2. Description of the Related Art
Shape memory implants are commonly used in surgical procedures that require the reattachment or fusing of tissue or bone. Shape memory implants can be composed of shape memory material such as Nitinol that allows the shape memory implants to have a first final shape and the ability to transform into a second shape. A shape memory implant can be either thermally activated, in which an external heating source or body temperature would be required to activate the implant, or mechanically activated, in which a constraining instrument would be required. A shape memory implant that requires mechanical constraint stores mechanical energy due to elastic (recoverable) deformation, and then releases the stored mechanical energy when the constraint is removed. In these types of implants, the implants are mechanically deformed into their second shape and maintained in their second shape by instrumentation such that, upon release from the instrumentation, the implants elastically deform from their second shape into their first final shape.
In surgical procedures, the elastic property of constrained shape memory implants is used as follows. Bones that require fixating are aligned, and the shape memory implant, which has been mechanically deformed to its second shape, is maintained in instrumentation and inserted between the bones. In the second shape, the legs of the implant are generally parallel. After insertion, the shape memory implant is released from the instrumentation, whereupon the shape memory implant elastically returns to its first final shape such that the shape memory implant maintains the bones fixated together. In the first final shape, the legs of the implant are converging at the tips. Because the shape memory implant stores mechanical energy, it continuously applies force to the fixated bones as the shape memory implant transitions from the second shape to the first final shape, which aids in the healing process.

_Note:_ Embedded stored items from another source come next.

`config.mk`:
```
export PLATFORM = sky130hd
export DESIGN_NAME = laneSpreader
export DESIGN_NICKNAME = d
export VERILOG_FILES = /design/src/design/aesPkg.sv /design/src/design/laneSpreader.sv
export SDC_FILE = /design/constraint.sdc
export NUM_CORES = 1
export LEC_CHECK = 0
export BUFFER_PORTS_ARGS = -buffer_cell sky130_fd_sc_hd__buf_2
export CAP_MARGIN = 20
export CORE_AREA = 3 3 745 747
export DETAILED_ROUTE_END_ITERATION = 8
export DIE_AREA = 0 0 748 750
export GPL_TIMING_DRIVEN = 1
export SYNTH_ARGS = -nofsm -noshare
export SYNTH_HDL_FRONTEND = slang
export SYNTH_SLANG_ARGS = --single-unit
```
`constraint.sdc`:
```
create_clock -name Clock -period 2.2 [get_ports Clock]
set_input_delay 0 -clock Clock [delete_from_list [all_inputs] [get_ports Clock]]
set_output_delay 0 -clock Clock [all_outputs]
set_load 0.05 [all_outputs]
```
`src/design/aesPkg.sv`:
```
/* AES-128 shared definitions
   Block width, core pipeline depth and the GF(2^8) byte functions */

package aesPkg;

   // ------------------------------
   // Sizes
   // ------------------------------

   // AES block and key width
   localparam int blockWidth = 128;
   // Initial key-addition register plus ten round stages
   localparam int coreLatency = 11;

   // ------------------------------
   // GF(2^8) arithmetic
   // ------------------------------

   // Multiply by x, reduced by the AES polynomial
   function automatic logic [7:0] xtime(input logic [7:0] value);
      return {value[6:0], 1'b0} ^ (value[7] ? 8'h1b : 8'h00);
   endfunction

   // Shift-and-add field multiply
   function automatic logic [7:0] gfMul(input logic [7:0] a, input logic [7:0] b);
      logic [7:0] product;
      logic [7:0] addend;
      product = 8'h00;
      addend = a;
      for (int i = 0; i < 8; i++) begin
         if (b[i]) begin
            product = product ^ addend;
         end
         addend = xtime(addend);
      end
      return product;
   endfunction

   // S-box as inverse plus affine map, no lookup table
   function automatic logic [7:0] sbox(input logic [7:0] value);
      logic [7:0] power;
      logic [7:0] inverse;
      power = value;
      inverse = 8'h01;
      // x^254 is the inverse, and maps zero to zero
      for (int i = 1; i < 8; i++) begin
         power = gfMul(power, power);
         inverse = gfMul(inverse, power);
      end
      // Affine step as rotations of the inverse
      return inverse
         ^ {inverse[6:0], inverse[7]}
         ^ {inverse[5:0], inverse[7:6]}
         ^ {inverse[4:0], inverse[7:5]}
         ^ {inverse[3:0], inverse[7:4]}
         ^ 8'h63;
   endfunction

   // ------------------------------
   // Key schedule constants
   // ------------------------------

   // Round constant for rounds 1 to 10
   function automatic logic [7:0] rcon(input int roundIndex);
      case (roundIndex)
         1: return 8'h01;
         2: return 8'h02;
         3: return 8'h04;
         4: return 8'h08;
         5: return 8'h10;
         6: return 8'h20;
         7: return 8'h40;
         8: return 8'h80;
         9: return 8'h1b;
         10: return 8'h36;
         default: return 8'h00;
      endcase
   endfunction

endpackage

```
`src/design/laneSpreader.sv`:
```
/* Lane spreader
   Registers the item and gives each lane its own counter block */

`timescale 1ns/1ps

module laneSpreader #(
   parameter int numLanes = 4
) (
   input  logic                                   Clock,
   input  logic                                   reset,
   input  logic [aesPkg::blockWidth-1:0]          nonce,
   input  logic [aesPkg::blockWidth-1:0]          key,
   input  logic [numLanes*aesPkg::blockWidth-1:0] dataIn,
   input  logic                                   inValid,
   output logic [numLanes*aesPkg::blockWidth-1:0] laneBlock,
   output logic [aesPkg::blockWidth-1:0]          laneKey,
   output logic [numLanes*aesPkg::blockWidth-1:0] laneData,
   output logic                                   laneValid
);

   // ------------------------------
   // Counter blocks
   // ------------------------------

   genvar k;
   generate
      for (k = 0; k < numLanes; k++) begin : lane
         // Lane offset, full width so the add wraps mod 2^128
         localparam logic [aesPkg::blockWidth-1:0] laneIndex = k;
         always_ff @(posedge Clock) begin
            laneBlock[k*aesPkg::blockWidth +: aesPkg::blockWidth] <= nonce + laneIndex;
         end
      end
   endgenerate

   // ------------------------------
   // Key, data and valid
   // ------------------------------

   // Payload, no reset
   always_ff @(posedge Clock) begin
      laneKey  <= key;
      laneData <= dataIn;
   end

   always_ff @(posedge Clock) begin
      if (reset) begin
         laneValid <= 1'b0;
      end else begin
         laneValid <= inValid;
      end
   end

endmodule

```
## Word level (Yosys, flattened, before mapping)

Cells that the tools add are included.
W data, S select, Z words.

- Flip-flop bits (word level): 1,153
- Input port bits: 771
- Logic and storage cells: 10

- Add/subtract/negate cells: 3

Operators with widths:

| kind | count |
|---|---|
| $add A128 B2 Y128 const B | 2 |
| $add A128 B1 Y128 const B | 1 |

## Longest topological paths before layout

- Depth in word-level cells: 1
- Depth in mapped cells: 10
- Mapped depth without buffers: 8

## Least setup slack after synthesis

No wires, ideal clock.

- Path kind: input port to flip-flop
- Start: input port nonce[58] (netlist bit)
- End: register laneBlock[499] (netlist bit)
- Arrival time: 2.346 ns
- Data required time: 2.082 ns
- Slack: -0.264 ns
- Cell stages on the path: 7
- Path buffers: 1
- Cells stage by stage: buf_2 nand4_2 or4_4 or3_4 or4_4 or4_4 xnor2_2

- Cells in the longest elaborated chain, start to end: 1

RTL lines:

| item | line | text |
|---|---|---|
| start, declared | laneSpreader.sv:11 | `input logic [aesPkg::blockWidth-1:0] nonce,` |
| $add A128 B2 Y128 | laneSpreader.sv:31 | `laneBlock[k*aesPkg::blockWidth +: aesPkg::blockWidth] <= nonce + laneIndex;` |
| end signal, assigned by index | laneSpreader.sv:31 |  |
| end, declared | laneSpreader.sv:15 | `output logic [numLanes*aesPkg::blockWidth-1:0] laneBlock,` |

No other way between the ends.
A chain may end at the register's enable or synchronous reset.

## Worst setup path after layout

- Start: input port nonce[2] (netlist bit)
- End: register laneBlock[435] (netlist bit)

The elaborated chain is that of the path after synthesis.

==> summary.txt <==
Yosys
  – Unique masters post-synth: 41
  – Combinational family with the most area after synthesis: simple AND/OR/NAND/NOR gates
  – Syn Std Cell Area: 0.0314 sq mm
  – YS warnings: 0
  – Count leader, synth: dfxtp_1
  – Synth top area cells: dfxtp_1 (73%), xor2_1 (5.3%), xnor2_1 (5.2%), nand2_1 (2.1%), nor2_1 (2.1%)
  – Post-synthesis mux area share: 0
  – Top cells by count, synth: dfxtp_1 (1,151), xor2_1 (189), xnor2_1 (187), nand2_1 (177), nor2_1 (176)
  – Post-synthesis sequential area ratio: 0.734
  – Share of the synthesized area in the top cell type: 0.734
  – Top FF cell, synth: dfxtp_1
  – Syn Inst Count: 2,526
  – Syn Area/Cell: 12.4 sq um
  – Simple-Gate Fraction of Synth Area: 0.138
  – Async SR Flop Fraction: 0
  – Synth Area in Adders: 0.00199
  – Area leader, netlist: dfxtp_1
  – Number of flops mapped to enable cells by yosys: 0
  – XOR/XNOR share of the synthesized area: 0.105
  – Mapped Nets: ~3,300
  – Compound-gate portion of the synthesized area: 0.000399
  – Synth Register Bits: about 1,200

Global route
  – Largest net degree at the start of global routing: 14
  – Global route total overflow: 0
  – Initial antenna violation count: 260
  – Overall Global Routing Usage: 0.165
  – Vias in the first global route: 41,331
  – First-pass GRT wire length: 571,000 microns

STA
  – Final WS setup: -0.104 ns
  – Slew @ Worst Pin: 0.961 ns
  – Tmin final: 2.30 ns
  – Final setup violating endpoints: 20
  – Setup_tns: -0.800 ns
  – Fmax: 434 MHz
  – Final period util: 1.05
  – Slew Viols, Final: 0
  – Hold Vio Cnt, Final: 1
  – Slew margin rel.: 0.357
  – Min Hold Slack: -0.0411 ns

Floorplanning
  – Chip height: around 750 microns
  – Area of the die: 0.561 sq mm
  – Initial Utilization: 0.0572
  – Row count: 272
  – I/O pins: slightly below 2,000
  – Die W: approximately 750 microns
  – Core area: around 0.55 sq mm

Power
  – PD cells: ~840 mW/mm^2
  – Worst vdd ir: 0.000560 V
  – Overall power: around 0.066 W
  – LEAKAGE: 33.1 nW

Drt
  – WL/cell: 33.5 microns
  – Vias: 39,909
  – Remaining DRCs: 0
  – Detailed Route WL: 481,000 microns
  – DRT iter0 DRCs: 2,653
  – Remaining antenna violation count: 0
  – DR pass1 iterations: 5
  – Vias/cell: 2.78

Placement
  – Routability cong.: 1.06
  – Buffers on Ports: ~1,900
  – HPWL Detailed: 420,000 microns

Worst setup path
  – WP data arrival: 3.12 ns
  – Critical Path Source Type: input pin
  – Worst Setup End Kind: register
  – Required @ worst endpoint: 3.02 ns
  – WS Path Type: input pin to register
  – Worst-path maximum fanout: 5

CTS
  – CTS tree: built
  – Longest Clk Path Bufs: 4
  – # H-tree levels: 4
  – Root Buffer: clkbuf_16
  – Num CTS Buffers: 173
  – Clock Sinks: 1,151
  – Clock Pin Slew Worst Setup and Hold Paths: 0.06 ns

Min path
  – Hold crit path type: input pin to register
  – Hold wc startpoint: nonce[63]
  – Hold Path Sink: laneBlock[499]$_DFF_P_
  – Min-Delay Path Depth: 7

Status
  – Status: finished, violations left
  – Failing checks: hold timing, setup timing

Finish
  – Share of cells above drive strength 1: 0.437
  – Fill cell count: slightly above 60,000
  – Area Growth Syn to Fin: 149%
  – Final #Nets: about 7,600

Flow run
  – Max cap viols: 0
## flip-flops by register name, indices dropped and copies added (netlist names)
| signal | flops |
|---|---|
| laneData | 512 |
| laneValid | 1 |
| laneBlock | 510 |
| laneKey | 128 |
## how the worst max path moves through the flow
stage                         start                     end  slack (ns)  depth (start not counted)
after CTS                 nonce[83]  laneBlock[473]$_DFF_P_       0.003                          8
after detailed placement  nonce[61]  laneBlock[473]$_DFF_P_       -0.92                         10
final                      nonce[2]  laneBlock[435]$_DFF_P_       -0.10                         13
after floorplan           nonce[59]  laneBlock[499]$_DFF_P_       -0.13                          7
after global placement    nonce[61]  laneBlock[473]$_DFF_P_       -0.94                         10
after global routing      nonce[22]  laneBlock[466]$_DFF_P_      -0.009                         11
## worst max-delay path, stage by stage
cell,delay (ns)
buf_2,0.15
buf_4,0.13
dlygate4sd3_1,0.66
ha_1,0.25
a21oi_1,0.11
nor4_2,0.32
buf_4,0.21
nand2_1,0.09
buf_12,0.17
buf_4,0.18
nor3_1,0.24
xor2_1,0.41
buf_4,0.19
## logic make-up after synthesis
group           after synthesis
simple gates                836
xor+xnor                    377
fa+ha+maj                     5
flops                      1151
buf+inv                     155
compound gates                2
## cell usage in the layout (no fill, tap or decap), types with 7 or more instances in the layout
cell type,n
diode_2,105
nand3_1,86
nand2_1,177
dfxtp_1,1150
nor3_2,7
nor3_1,72
nand4_1,100
buf_2,1915
nor4_1,41
nor2_1,170
and4_1,24
inv_1,14
clkinvlp_4,18
and3_1,38
dlymetal6s4s_1,8
buf_12,34
inv_6,13
nand2b_1,9
and2_1,11
xor2_1,189
xnor2_1,185
clkinv_2,29
clkbuf_16,175
clkbuf_8,22
bufinv_16,26
buf_4,745
or3_1,24
or4_1,20
dlygate4sd3_1,1574
nor4_2,15
clkbuf_1,15
## report_power, final
group / internal (W) / leakage [nW] / switching (W) / total, W
Combinational: 0.00372 / 20.4 / 0.00844 / 0.0122
Sequential: 0.0220 / 9.71 / 0.000741 / 0.0227
Clock: 0.0186 / 2.99 / 0.0126 / 0.0312
Total: 0.0443 / 33.1 / 0.0218 / 0.0661
## area by class of cell
type	instances	area, sq um	share of cell area
repair buffers	4282	31800	0.406
flip-flops and latches	1151	23000	0.294
well taps	7261	9080	0.116
multi-input cells	1220	7900	0.101
clock buffers	212	4740	0.0605
clock inverters	101	1420	0.0181
diodes	105	263	0.00336
inverters	14	52.6	0.000671
## per-stage QoR
| step | std cells | util | area [sq um] | worst slack (ns) |
|---|---|---|---|---|
| after detailed placement | 12345 | 0.102 | 55800 | -0.923 |
| after global placement | 12345 | 0.102 | 55800 | -0.943 |
| after global routing | 14294 | 0.142 | 78100 | -0.00932 |
| after floorplan | 2526 | - | 31500 | -0.125 |
| after CTS | 14227 | 0.142 | 77700 | 0.00290 |
| final | 14346 | 0.143 | 78300 | -0.104 |
## metal layers
metal  vias to the layer above  GRT usage  part of all wire
met1                     19381      0.175              0.36
met5                         -          0            0.0020
met2                      2398      0.279              0.47
met4                        90     0.0902             0.069
li1                      17140          -                 -
met3                       900     0.0645             0.094
## repair_timing
item                       in CTS  in global routing
pin swaps                       0                  2
hold endpoints to repair     1149                 26
buffers inserted                0                  1
setup endpoints to repair       1                 46
hold buffers                 1569                 17
resized for setup               1                 43
(Power assumes the default switching activity.)
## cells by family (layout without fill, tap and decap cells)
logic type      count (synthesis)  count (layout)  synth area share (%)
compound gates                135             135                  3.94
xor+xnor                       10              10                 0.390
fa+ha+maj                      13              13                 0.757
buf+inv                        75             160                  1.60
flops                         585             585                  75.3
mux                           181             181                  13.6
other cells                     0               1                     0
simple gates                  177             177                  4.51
File: config.mk
export PLATFORM = sky130hd
export DESIGN_NAME = uart_tx
export DESIGN_NICKNAME = d
export VERILOG_FILES = /design/src/perf_pkg.sv /design/src/uart_tx.sv
export SDC_FILE = /design/constraint.sdc
export NUM_CORES = 1
export LEC_CHECK = 0
export BUFFER_PORTS_ARGS = -buffer_cell sky130_fd_sc_hd__buf_2
export CAP_MARGIN = 30
export CORE_MARGIN = 5
export CORE_UTILIZATION = 36
export CTS_CLUSTER_SIZE = 24
export DETAILED_ROUTE_END_ITERATION = 6
export SLEW_MARGIN = 20
export SYNTH_ARGS = -nofsm -noshare
export SYNTH_HDL_FRONTEND = slang
export SYNTH_SLANG_ARGS = --single-unit
File: constraint.sdc
create_clock -name clk -period 8.3 [get_ports clk]
set_clock_uncertainty 0.05 [all_clocks]
set_input_delay 1.66 -clock clk [delete_from_list [all_inputs] [get_ports clk]]
set_output_delay 1.66 -clock clk [all_outputs]
set_load 0.03 [all_outputs]
File: src/perf_pkg.sv
package perf_pkg;

	localparam int CNT_W = 16;

	// Four counters, two bytes each
	localparam int REPORT_BYTES = 8;

	typedef enum logic [2:0] {
		IDLE,
		START,
		DATA,
		STOP,
		DONE
	} tx_state_e;

endpackage

File: src/uart_tx.sv
`timescale 1ns/1ps

module uart_tx #(
	parameter int CLKS_PER_BIT = 4
) (
	input  logic       clk,
	input  logic       rst,
	input  logic       req_i,
	input  logic [7:0] byte_i,
	output logic       ack_o,
	output logic       tx_o
);

	localparam int CW = $clog2(CLKS_PER_BIT + 1);

	perf_pkg::tx_state_e state;
	logic [CW-1:0]       clk_cnt;
	logic [2:0]          bit_idx;
	logic [7:0]          shreg;
	logic                bit_end;

	assign bit_end = (clk_cnt == CW'(CLKS_PER_BIT - 1));

	always_ff @(posedge clk) begin
		if (rst) begin
			state <= perf_pkg::IDLE;
			tx_o <= 1'b1; // Line idles high
			ack_o <= 1'b0;
			clk_cnt <= '0;
			bit_idx <= '0;
		end else begin
			clk_cnt <= bit_end ? '0 : clk_cnt + 1'b1;
			case (state)
				perf_pkg::IDLE: begin
					clk_cnt <= '0;
					if (req_i) begin
						shreg <= byte_i;
						tx_o <= 1'b0;
						state <= perf_pkg::START;
					end
				end
				perf_pkg::START: begin
					if (bit_end) begin
						tx_o <= shreg[0];
						bit_idx <= '0;
						state <= perf_pkg::DATA;
					end
				end
				perf_pkg::DATA: begin
					if (bit_end) begin
						if (bit_idx == 3'd7) begin
							tx_o <= 1'b1;
							state <= perf_pkg::STOP;
						end else begin
							tx_o <= shreg[1]; // LSB first
							shreg <= shreg >> 1;
							bit_idx <= bit_idx + 1'b1;
						end
					end
				end
				perf_pkg::STOP: begin
					if (bit_end) begin
						ack_o <= 1'b1;
						state <= perf_pkg::DONE;
					end
				end
				perf_pkg::DONE: begin
					clk_cnt <= '0;
					if (!req_i) begin
						ack_o <= 1'b0;
						state <= perf_pkg::IDLE;
					end
				end
				default: state <= perf_pkg::IDLE;
			endcase
		end
	end

endmodule

==> reports/qor.yml <==
clocking:
  cts_max_level: 1
  insertion_delay_ps: 300
  post_cts_buffers: 0
  tritoncts: "done"
  cts_buffers: 3
  cts_hold_buf: 0
  clock-root-buffer: "clkbuf_4"
  clkSinkCount: 19
  cts_resized: 0
  clkSlewWorstSetupHoldPaths_ps: 120
  clk_path_buf_depth: 2
setup_path:
  cp_top_family: "compound AO/OA/AOI/OAI gates"
  max_stage_delay_ps: 480
  path_cells: "buf_2, and2b_1, inv_1, a2111oi_2, buf_2"
  critPathKind: "input pin to flip-flop"
  startpoint_type: "input pin"
  crit_slowest_cell: "a2111oi_2"
  end_kind: "flip-flop"
  cp.arrival_ps: 2740
  cp.required_ps: 8270
  crit_fanout: 6
  cp_num_buf_inv: 3
  crit_path_frequent_cell: "buf_2"
logic_synthesis:
  synthCells: 81
  synth-seq-cells: 19
  synth_nets: 97
  synth_warnings: 0
  yosysTopAreaCell: "edfxtp_1"
  seq_area_frac_synth_pct: 50.4
  netlist.area_leader.share_pct: 26.3
  avgSynthCellArea_um2: 11.3
  synth_area_leaders: "edfxtp_1 (26%), dfxtp_1 (24%), mux2_2 (8.6%)"
  ys_types: 28
  syn-cell-area_um2: 913
sta:
  finalCritPeriodShare_pct: 33.3
  period_needed_ps: 2770
  tns_ps: 0
  slew_headroom_pct: 61.1
  fmax_ghz: 0.362
  setup_viol: 0
  finalMaxSlewViolations: 0
  rsz0062_at_grt: "no"
  worst_hold_slack_ps: 379
  hold_viol_final: 0
  worst_slew_pin_slew_ps: 583
route:
  drtAntennaViolNets: 0
  drc: 0
  wl_um: 1540
  avgViaCountPerCell: 5.11
  firstDrtPassIters: 6
  vias: 629
  wl_per_cell_um: 12.6
  dr.first_iter.drc_count: 9
layout:
  multiInputGateArea_um2: 418
  num-fill-cells: 247
  instances_no_fill: 123
  final_area_um2: 1020
  final_layout_size_suffix_gt1_share_pct: 29.0
  area_growth_pct: 11.9
  final-seq-area_um2: 460
  final_net_count: 110
  antenna_cells: 0
pwr:
  power.share.clock_pct: 29.7
  powerDensity_nw_per_um2: 159
  irDropWorstVdd_mv: 0.0962
  total_power_uw: 162
  p_leak_uw: 0.000415
  power.switching_uw: 38.3
  power_frac_comb_pct: 7.0
  power.share.sequential_pct: 63.3
  intPower_uw: 124
  p_sw_share_pct: 23.6
place:
  dp_cells: 118
  gp_congestion: 0.760
  placedInstanceArea_um2: 987
  dpl.hpwl_um: 1120
  io_buffers: 12
global_routing:
  grt_pass1_vias: 564
  track_usage_pct: 9.36
  grt_max_degree: 18
  grt_remaining_overflow: 0
  grt_pass1_wl_um: 2520
  antenna_found_initial: 0
floorplan:
  die_h_um: 60.4
  placementRows: 18
  initial_core_util_pct: 37.2
  die-area_um2: 3640
  io_pins: 13
  core_um2: 2450
  die_w_um: 60.4
worst_hold_path:
  min_path_type: "flip-flop to flip-flop"
run_status:
  status: "finished clean"
run:
  cap_violations: 0
-- synthesized netlist by cell type --
master	instances
nand3b_1	2
o31ai_1	1
ha_1	5
a311oi_1	1
a21o_1	1
o21ai_0	7
xor2_1	1
a31oi_1	1
nor3_1	2
nand2_1	4
dfxtp_1	11
mux2_2	7
nand2b_1	1
and2b_1	1
nor2b_1	3
edfxtp_1	8
clkbuf_1	1
a21oi_1	5
nand3_1	1
inv_1	3
nand3b_4	1
a2111oi_0	2
buf_2	3
buf_6	1
nor2_1	4
nor3b_4	1
or4_1	1
a211oi_1	2
-- power by group through the flow --
stage | sequential (uW) | combinational, uW | clock (uW)
final | 103 | 11.3 | 48.3
after global routing | 103 | 12.5 | 54.3
after CTS | 103 | 11.4 | 51.4
after detailed placement | 105 | 11.4 | 0
after global placement | 105 | 10.9 | 0
after floorplan | 104 | 7.88 | 0
-- state kept, by name, summed over array words and instances (netlist names) --
signal and flops:
ack_o 1, bit_idx 3, clk_cnt 3, shreg 8, state 3, tx_o 1
-- layout by cell type (no fill, tap or decap) --
master	instances
buf_2	13
dfxtp_1	11
edfxtp_1	8
mux2_2	7
o21ai_0	7
a21oi_1	5
ha_1	5
nand2_1	4
nor2_1	4
inv_1	3
nor2b_1	3
clkbuf_4	3
nor3_1	2
a211oi_1	2
nand3b_1	2
nor3b_4	1
nand3b_4	1
and2b_1	1
a2111oi_2	1
nand2b_1	1
a21o_1	1
xor2_1	1
a311oi_1	1
a2111oi_0	1
or4_1	1
o31ai_1	1
a31oi_1	1
nand3_1	1
clkinvlp_4	1
-- worst paths after layout --
| kind | startpoint | end | slack, ps | cells after the start |
|---|---|---|---|---|
| worst min-delay path | clk_cnt[0] | clk_cnt[0] | 380 | 1 |
| worst max register to register | bit_idx[0] | shreg[4] | 6300 | 5 |
| worst min register to register | clk_cnt[0] | clk_cnt[0] | 380 | 1 |
| worst max-delay path | req_i | shreg[4] | 5530 | 5 |
-- stage by stage --
| step | utilization [%] | setup WS (ps) |
|---|---|---|
| floorplan | - | 4510 |
| global placement | 40.2 | 4970 |
| detailed placement | 40.2 | 4930 |
| CTS | 41.4 | 5290 |
| global route | 41.6 | 5480 |
| finish | 41.6 | 5530 |
-- worst reg2reg max path: stages, from the launching register on --
cell and delay, ps:
dfxtp_1 340, ha_1 200, ha_1 230, nand3b_4 200
a2111oi_2 440, buf_2 270
-- cells by family (layout without fill, tap and decap cells) --
| logic type | Yosys count | in the layout | share of synthesized area [%] |
|---|---|---|---|
| mux | 7 | 7 | 8.63 |
| simple gates | 21 | 21 | 15.2 |
| xor+xnor | 1 | 1 | 0.959 |
| compound gates | 20 | 20 | 13.4 |
| fa+ha+maj | 5 | 5 | 6.85 |
| buf+inv | 8 | 20 | 4.52 |
| flops | 19 | 19 | 50.4 |
-- layout make-up --
cell class	count	area share (%)
Clock inverter	1	0.734
Tap cell	30	3.67
Timing Repair Buffer	13	6.36
Sequential cell	19	45.0
Clock buffer	3	2.20
Multi-Input combinational cell	54	40.9
Inverter	3	1.10
-- metal layers --
metal / up-vias / global-route usage, % / share of wire [%]
met4: 0 / 2.85 / 1.2
li1: 320 / - / -
met3: 2 / 3.83 / 5.6
met2: 16 / 14.7 / 46
met5: - / 0 / 0
met1: 291 / 11.8 / 47
Power figures use the tool's default switching activity.
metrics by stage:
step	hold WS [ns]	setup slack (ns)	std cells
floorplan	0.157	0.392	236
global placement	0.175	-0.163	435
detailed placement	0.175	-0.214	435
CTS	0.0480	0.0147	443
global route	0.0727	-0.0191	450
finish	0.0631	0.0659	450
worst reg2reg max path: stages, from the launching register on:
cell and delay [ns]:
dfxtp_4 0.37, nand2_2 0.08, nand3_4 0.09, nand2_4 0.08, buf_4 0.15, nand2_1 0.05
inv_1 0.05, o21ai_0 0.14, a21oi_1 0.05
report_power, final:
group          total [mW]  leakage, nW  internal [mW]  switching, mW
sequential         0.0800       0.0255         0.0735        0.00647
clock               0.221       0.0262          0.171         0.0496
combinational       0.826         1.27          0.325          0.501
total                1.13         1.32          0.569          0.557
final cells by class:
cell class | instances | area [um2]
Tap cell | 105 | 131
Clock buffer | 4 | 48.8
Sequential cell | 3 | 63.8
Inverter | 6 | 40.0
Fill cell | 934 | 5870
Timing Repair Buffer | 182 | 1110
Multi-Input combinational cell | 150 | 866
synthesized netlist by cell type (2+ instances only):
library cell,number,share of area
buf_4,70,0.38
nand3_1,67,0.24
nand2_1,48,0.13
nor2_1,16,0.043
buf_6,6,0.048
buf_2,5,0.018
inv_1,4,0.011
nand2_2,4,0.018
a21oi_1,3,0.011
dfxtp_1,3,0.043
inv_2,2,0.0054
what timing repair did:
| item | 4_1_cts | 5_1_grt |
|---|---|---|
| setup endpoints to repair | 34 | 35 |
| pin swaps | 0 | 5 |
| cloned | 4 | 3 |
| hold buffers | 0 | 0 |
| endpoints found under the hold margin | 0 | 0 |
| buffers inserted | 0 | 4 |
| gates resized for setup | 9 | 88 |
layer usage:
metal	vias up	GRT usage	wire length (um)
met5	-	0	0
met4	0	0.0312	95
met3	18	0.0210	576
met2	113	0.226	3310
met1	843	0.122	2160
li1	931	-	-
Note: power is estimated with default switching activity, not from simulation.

Various types of instrumentation can be used for either maintaining the shape memory implants in their second shape or moving an implant from its first final shape to a temporary second shape. Some companies used metal forceps to open and insert the shape memory implant. These forceps have to be sterilized by a hospital, and then a shape memory implant can be placed on the forceps, opened to a desired position, and used for inserting the implant. Although potentially effective, forceps require the implant to be loaded into the forceps during surgery, which might be cumbersome and time consuming. In addition, forceps might be large which could hinder implantation of the shape memory implant into a patient during surgery. It is also possible that a physician using the forceps might damage the shape memory implant in various ways, such as stretching the implant beyond the second shape, fatiguing the implant, or causing metal-on-metal scraping of the implant with the instrument. Furthermore, forceps can be expensive instruments that require cleaning and sterilization after each surgery.
Other companies use plastic and disposable tools to maintain a shape memory implant in the second shape. This type of instrumentation can be preloaded and sterilized with the implant already in the second shape, and the implant can be pre-activated so that it does not require heating with an external heater or body temperature after use. One type of plastic and disposable instrument operates by having the implant fit inside a passage that is substantially the same diameter as the shape memory implant. By using this method, the implant insertion device allows the shape memory implant to be preloaded prior to surgery. However, using an implant insertion device that substantially conforms to the profile of the shape memory implant can create several problems for a surgeon. First, this type of implant insertion device often makes disengagement of the shape memory staple after implantation problematic. In particular, the shape memory implant sticks to the implant insertion device due to the frictional engagement between the shape memory implant, which is trying to compress, and the passage of the implant insertion device, resulting in a more difficult surgical procedure and the potential for a less than satisfactory fixation of tissue or bone. Second, this type of implant insertion device results in an abrupt and sudden release of stored mechanical energy as the implant is removed from the device. This type of implant insertion device provides no method by which to slowly transition the stored energy in the implant from the implant insertion device to the bones that are being fixated. Finally, this type of implant insertion device can result in entanglement during release, in which the implant legs begin to compress upon release and make extraction of this type of insertion device more difficult.
Accordingly, an instrument that constrains a shape memory implant in its second shape, allows the shape memory implant to be preloaded and sterilized prior to surgery, simplifies removal of the shape memory implant after partial implantation, and controls the rate of release of tension would be beneficial.